*** Opening The records ***

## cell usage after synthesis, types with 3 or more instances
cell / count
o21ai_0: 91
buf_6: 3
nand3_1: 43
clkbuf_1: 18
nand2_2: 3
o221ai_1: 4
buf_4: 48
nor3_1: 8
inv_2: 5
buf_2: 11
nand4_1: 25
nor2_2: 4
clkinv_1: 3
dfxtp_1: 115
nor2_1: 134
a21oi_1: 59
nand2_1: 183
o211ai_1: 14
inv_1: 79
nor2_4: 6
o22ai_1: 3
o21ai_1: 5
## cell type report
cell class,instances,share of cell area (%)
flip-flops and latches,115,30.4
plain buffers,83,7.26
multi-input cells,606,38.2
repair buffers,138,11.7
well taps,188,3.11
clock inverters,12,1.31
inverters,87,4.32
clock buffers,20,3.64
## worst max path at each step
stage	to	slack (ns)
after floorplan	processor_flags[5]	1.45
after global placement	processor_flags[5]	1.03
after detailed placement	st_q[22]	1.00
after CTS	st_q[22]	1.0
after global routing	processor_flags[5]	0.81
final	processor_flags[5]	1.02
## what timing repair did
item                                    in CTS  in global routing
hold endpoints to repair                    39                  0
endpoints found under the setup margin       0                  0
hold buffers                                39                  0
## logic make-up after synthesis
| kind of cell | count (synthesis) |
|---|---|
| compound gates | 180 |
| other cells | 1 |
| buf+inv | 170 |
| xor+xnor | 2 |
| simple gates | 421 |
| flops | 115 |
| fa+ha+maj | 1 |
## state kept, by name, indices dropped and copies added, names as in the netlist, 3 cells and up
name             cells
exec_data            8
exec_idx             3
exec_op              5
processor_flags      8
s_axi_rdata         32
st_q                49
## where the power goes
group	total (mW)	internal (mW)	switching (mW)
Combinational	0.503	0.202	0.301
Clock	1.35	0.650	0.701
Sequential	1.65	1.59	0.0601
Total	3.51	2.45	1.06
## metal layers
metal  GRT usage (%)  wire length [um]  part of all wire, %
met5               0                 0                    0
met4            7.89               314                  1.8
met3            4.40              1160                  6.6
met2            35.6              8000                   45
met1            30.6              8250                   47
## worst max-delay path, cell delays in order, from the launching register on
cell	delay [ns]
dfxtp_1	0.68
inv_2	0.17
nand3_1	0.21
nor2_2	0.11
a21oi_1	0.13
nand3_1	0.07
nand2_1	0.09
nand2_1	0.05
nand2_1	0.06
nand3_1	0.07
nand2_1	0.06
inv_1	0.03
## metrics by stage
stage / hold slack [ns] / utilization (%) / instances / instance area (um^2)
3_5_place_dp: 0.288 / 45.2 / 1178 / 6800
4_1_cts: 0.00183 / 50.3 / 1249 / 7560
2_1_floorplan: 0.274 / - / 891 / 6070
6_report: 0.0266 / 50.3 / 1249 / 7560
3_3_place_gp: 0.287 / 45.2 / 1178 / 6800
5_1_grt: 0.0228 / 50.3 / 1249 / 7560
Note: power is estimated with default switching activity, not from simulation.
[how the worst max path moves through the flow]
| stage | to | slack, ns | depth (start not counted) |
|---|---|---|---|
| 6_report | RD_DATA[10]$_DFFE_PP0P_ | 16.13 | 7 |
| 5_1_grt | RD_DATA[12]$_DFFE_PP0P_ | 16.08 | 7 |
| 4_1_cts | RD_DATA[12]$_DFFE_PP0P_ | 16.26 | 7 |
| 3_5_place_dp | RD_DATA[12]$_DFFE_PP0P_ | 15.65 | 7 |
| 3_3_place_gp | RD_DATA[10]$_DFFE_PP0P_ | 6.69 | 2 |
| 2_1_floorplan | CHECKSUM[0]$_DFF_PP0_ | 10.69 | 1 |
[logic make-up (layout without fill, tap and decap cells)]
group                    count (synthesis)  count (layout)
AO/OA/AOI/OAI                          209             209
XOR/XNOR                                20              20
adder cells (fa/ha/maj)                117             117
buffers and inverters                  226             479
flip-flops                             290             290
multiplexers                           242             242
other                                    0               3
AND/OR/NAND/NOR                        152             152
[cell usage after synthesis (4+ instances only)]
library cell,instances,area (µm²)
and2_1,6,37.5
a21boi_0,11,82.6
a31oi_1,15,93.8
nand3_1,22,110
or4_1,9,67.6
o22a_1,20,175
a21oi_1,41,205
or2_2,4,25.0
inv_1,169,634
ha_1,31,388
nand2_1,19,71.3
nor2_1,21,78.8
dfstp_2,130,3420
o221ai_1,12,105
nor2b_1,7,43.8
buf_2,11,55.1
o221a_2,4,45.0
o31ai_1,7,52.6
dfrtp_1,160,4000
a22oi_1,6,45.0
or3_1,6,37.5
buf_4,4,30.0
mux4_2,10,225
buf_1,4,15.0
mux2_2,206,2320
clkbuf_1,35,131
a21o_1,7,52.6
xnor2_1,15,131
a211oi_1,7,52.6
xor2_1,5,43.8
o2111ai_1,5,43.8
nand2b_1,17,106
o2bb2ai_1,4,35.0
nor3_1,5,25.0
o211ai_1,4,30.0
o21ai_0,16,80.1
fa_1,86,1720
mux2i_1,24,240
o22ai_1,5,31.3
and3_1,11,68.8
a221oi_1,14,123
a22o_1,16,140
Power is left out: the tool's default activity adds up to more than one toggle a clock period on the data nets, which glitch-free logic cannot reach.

*** Closing The records ***

When a line in the material contains the string "area", copy that line.

cell class,instances,share of cell area (%)
stage / hold slack [ns] / utilization (%) / instances / instance area (um^2)
library cell,instances,area (µm²)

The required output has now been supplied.